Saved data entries
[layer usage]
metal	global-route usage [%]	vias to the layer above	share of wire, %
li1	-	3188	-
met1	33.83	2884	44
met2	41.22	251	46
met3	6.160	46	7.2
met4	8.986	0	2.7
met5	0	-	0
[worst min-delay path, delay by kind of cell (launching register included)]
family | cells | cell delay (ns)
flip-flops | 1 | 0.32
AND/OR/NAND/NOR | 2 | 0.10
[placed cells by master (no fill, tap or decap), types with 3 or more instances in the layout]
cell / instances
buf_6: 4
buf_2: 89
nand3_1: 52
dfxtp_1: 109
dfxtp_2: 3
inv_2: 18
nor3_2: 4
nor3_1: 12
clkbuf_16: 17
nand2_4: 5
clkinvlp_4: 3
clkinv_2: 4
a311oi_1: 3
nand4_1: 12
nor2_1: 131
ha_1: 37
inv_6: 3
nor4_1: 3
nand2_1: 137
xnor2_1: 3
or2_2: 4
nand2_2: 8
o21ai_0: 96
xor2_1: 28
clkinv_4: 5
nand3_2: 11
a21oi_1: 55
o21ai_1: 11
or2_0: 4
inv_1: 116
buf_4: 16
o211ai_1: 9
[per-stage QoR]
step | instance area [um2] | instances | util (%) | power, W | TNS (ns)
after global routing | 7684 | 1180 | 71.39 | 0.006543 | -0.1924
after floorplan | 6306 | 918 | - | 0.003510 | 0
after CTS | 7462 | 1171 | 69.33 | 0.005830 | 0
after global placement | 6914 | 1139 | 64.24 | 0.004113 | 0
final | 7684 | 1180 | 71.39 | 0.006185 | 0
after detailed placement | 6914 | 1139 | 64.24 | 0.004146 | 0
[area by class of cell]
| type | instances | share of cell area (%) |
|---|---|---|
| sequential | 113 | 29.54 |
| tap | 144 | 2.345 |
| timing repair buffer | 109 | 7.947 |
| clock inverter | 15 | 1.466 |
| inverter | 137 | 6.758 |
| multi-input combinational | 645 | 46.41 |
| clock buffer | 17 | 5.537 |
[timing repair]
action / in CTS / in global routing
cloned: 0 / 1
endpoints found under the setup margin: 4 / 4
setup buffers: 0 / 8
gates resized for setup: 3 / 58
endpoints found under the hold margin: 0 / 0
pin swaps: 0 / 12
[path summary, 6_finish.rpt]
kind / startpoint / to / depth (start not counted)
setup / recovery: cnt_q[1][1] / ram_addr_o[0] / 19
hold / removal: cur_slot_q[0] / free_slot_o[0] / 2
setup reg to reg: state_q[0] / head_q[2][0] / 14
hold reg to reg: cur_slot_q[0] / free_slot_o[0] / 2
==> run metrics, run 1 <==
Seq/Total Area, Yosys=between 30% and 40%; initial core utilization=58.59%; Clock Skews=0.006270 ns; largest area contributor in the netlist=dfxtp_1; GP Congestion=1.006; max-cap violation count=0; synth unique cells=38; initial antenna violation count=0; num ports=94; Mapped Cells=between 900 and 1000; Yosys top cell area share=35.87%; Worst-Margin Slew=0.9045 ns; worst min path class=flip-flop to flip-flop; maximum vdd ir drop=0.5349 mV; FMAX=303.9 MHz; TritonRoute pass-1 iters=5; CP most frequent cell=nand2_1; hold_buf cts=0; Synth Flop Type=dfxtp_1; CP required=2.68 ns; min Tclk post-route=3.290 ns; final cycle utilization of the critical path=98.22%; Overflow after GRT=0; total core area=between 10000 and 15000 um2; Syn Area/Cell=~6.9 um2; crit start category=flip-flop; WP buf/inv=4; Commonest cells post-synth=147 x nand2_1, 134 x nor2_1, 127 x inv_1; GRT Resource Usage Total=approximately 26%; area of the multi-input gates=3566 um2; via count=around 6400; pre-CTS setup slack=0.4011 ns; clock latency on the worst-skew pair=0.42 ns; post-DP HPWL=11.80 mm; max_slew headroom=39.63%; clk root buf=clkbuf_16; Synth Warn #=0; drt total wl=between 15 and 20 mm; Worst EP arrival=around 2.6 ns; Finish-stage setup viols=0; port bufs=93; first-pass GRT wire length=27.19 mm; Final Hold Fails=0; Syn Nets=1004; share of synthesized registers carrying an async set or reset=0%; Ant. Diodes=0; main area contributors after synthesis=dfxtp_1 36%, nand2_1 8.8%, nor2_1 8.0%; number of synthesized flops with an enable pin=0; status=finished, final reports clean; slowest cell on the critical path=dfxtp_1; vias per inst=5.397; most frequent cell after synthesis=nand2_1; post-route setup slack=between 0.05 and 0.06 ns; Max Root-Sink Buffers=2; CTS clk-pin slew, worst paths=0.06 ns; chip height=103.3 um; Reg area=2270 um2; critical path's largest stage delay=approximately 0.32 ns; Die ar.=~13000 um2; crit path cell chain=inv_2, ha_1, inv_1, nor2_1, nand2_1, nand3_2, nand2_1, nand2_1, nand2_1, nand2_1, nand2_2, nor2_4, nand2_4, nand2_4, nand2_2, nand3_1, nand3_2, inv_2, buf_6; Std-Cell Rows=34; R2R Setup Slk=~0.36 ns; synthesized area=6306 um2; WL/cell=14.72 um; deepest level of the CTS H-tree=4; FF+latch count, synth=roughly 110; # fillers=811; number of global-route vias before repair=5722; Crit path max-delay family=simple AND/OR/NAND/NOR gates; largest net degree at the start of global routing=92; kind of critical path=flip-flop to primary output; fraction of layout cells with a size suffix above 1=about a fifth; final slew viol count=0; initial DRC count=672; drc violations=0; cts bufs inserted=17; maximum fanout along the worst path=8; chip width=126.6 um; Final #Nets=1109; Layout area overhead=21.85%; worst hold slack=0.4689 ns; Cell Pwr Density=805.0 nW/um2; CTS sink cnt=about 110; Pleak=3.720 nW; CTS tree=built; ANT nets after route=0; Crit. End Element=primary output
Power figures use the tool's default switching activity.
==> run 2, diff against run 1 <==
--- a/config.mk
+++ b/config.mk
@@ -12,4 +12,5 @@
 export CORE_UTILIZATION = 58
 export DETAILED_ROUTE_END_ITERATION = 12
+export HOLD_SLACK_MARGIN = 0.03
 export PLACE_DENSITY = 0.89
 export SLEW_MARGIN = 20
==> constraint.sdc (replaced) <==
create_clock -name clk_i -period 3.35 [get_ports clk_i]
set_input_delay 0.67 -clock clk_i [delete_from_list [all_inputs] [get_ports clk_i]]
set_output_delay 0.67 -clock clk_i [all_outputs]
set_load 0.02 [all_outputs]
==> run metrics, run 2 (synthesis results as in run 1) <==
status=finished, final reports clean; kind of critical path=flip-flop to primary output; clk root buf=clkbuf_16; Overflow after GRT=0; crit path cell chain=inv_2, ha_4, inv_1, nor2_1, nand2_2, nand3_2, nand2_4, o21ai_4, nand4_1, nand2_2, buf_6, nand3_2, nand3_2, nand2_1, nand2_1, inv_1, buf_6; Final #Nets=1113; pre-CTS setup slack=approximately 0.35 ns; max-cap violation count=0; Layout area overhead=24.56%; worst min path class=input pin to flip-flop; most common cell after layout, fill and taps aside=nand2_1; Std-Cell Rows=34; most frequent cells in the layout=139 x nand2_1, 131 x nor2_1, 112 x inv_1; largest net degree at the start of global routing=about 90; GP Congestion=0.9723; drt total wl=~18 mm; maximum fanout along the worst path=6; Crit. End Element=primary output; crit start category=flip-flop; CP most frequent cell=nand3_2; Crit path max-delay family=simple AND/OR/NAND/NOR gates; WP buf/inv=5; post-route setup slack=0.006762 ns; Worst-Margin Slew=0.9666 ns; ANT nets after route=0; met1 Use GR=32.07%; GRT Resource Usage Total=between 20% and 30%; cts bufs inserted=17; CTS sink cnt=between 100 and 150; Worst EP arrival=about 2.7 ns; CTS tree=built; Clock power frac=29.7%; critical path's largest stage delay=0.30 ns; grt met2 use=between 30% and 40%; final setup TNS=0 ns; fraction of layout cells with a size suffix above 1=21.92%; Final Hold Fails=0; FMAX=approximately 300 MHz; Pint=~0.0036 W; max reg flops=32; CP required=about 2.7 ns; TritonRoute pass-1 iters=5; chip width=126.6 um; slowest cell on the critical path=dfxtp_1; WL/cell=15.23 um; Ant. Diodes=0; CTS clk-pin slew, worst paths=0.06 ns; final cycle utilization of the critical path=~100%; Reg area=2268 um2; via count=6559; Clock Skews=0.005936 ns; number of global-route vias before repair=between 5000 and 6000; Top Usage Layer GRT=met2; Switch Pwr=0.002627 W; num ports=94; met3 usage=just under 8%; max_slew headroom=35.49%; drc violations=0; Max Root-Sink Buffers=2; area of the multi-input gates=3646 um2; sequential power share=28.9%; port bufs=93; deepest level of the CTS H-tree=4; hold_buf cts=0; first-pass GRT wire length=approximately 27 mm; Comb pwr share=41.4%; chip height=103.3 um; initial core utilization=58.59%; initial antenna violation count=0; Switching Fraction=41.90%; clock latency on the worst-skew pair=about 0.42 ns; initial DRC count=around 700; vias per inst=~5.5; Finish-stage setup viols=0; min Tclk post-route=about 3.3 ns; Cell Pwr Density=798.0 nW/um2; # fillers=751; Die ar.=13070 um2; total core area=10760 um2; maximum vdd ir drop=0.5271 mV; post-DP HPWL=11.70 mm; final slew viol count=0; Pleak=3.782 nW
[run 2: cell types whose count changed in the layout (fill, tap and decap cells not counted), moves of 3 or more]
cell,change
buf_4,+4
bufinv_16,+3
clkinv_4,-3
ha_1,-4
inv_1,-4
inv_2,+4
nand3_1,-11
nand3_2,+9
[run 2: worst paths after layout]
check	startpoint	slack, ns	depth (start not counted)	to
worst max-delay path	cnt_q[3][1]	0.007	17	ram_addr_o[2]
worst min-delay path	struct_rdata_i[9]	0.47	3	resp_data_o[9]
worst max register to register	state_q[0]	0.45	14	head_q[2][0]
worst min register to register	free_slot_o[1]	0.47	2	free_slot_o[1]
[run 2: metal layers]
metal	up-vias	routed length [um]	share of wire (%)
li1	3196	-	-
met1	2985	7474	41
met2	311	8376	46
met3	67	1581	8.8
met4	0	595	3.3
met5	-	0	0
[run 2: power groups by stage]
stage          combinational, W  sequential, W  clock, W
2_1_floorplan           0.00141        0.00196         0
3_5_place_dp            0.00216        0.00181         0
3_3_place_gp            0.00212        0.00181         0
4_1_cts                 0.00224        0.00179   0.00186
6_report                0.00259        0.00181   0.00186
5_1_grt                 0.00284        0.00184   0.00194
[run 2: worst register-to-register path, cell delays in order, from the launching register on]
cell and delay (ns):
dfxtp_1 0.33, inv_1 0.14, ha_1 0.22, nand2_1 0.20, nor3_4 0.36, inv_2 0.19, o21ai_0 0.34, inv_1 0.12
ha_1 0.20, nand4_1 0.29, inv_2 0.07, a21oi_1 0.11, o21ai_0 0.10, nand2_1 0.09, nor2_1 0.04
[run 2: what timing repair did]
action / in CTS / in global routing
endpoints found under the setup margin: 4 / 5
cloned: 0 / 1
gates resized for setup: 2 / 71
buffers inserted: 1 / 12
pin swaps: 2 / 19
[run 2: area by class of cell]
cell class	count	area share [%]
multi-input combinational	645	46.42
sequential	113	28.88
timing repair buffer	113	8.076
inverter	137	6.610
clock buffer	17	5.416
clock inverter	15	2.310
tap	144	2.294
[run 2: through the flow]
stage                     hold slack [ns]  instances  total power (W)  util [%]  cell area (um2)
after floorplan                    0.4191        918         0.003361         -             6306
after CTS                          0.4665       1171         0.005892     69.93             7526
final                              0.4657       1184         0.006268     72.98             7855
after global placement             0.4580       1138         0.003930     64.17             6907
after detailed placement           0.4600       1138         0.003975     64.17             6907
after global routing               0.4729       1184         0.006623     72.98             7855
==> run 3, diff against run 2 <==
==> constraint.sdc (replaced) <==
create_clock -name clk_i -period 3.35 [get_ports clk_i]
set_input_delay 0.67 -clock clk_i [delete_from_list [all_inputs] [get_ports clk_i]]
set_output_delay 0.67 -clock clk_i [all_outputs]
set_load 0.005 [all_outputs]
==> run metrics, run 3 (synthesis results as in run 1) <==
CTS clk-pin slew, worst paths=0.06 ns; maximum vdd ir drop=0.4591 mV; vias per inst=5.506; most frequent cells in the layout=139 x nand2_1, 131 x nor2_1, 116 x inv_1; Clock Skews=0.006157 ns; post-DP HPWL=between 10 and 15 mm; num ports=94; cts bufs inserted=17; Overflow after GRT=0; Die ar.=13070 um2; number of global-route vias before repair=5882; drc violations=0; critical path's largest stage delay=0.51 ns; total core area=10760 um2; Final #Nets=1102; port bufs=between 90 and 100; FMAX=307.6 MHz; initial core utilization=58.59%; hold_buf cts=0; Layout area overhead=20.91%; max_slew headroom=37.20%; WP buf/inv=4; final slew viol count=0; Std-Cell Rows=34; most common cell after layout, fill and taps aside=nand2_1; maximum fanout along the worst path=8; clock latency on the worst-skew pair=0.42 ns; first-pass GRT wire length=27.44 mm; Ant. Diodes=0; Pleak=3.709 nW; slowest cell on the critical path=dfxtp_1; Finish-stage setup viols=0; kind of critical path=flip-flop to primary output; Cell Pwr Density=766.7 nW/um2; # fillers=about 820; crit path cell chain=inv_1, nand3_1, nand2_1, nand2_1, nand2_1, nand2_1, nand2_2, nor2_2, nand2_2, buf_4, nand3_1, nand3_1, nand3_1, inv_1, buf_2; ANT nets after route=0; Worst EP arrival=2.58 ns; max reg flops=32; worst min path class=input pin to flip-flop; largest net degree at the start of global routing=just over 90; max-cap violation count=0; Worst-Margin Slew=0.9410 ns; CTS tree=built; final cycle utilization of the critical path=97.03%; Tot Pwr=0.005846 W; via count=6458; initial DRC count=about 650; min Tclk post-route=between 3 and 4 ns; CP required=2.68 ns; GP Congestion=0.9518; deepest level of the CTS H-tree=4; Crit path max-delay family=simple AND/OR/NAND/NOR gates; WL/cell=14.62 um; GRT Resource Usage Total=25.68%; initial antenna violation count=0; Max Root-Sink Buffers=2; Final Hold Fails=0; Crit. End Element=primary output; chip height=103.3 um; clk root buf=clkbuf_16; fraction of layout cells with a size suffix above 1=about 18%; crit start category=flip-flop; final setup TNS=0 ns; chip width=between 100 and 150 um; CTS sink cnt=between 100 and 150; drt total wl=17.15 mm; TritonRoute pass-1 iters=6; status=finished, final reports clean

Work instructions →
Using the records above, restate word for word the lines from the one with "set_load 0.005 [all_outputs]" through the one with "metrics, run 3", both included.

Task answer →
set_load 0.005 [all_outputs]
==> run metrics, run 3 (synthesis results as in run 1) <==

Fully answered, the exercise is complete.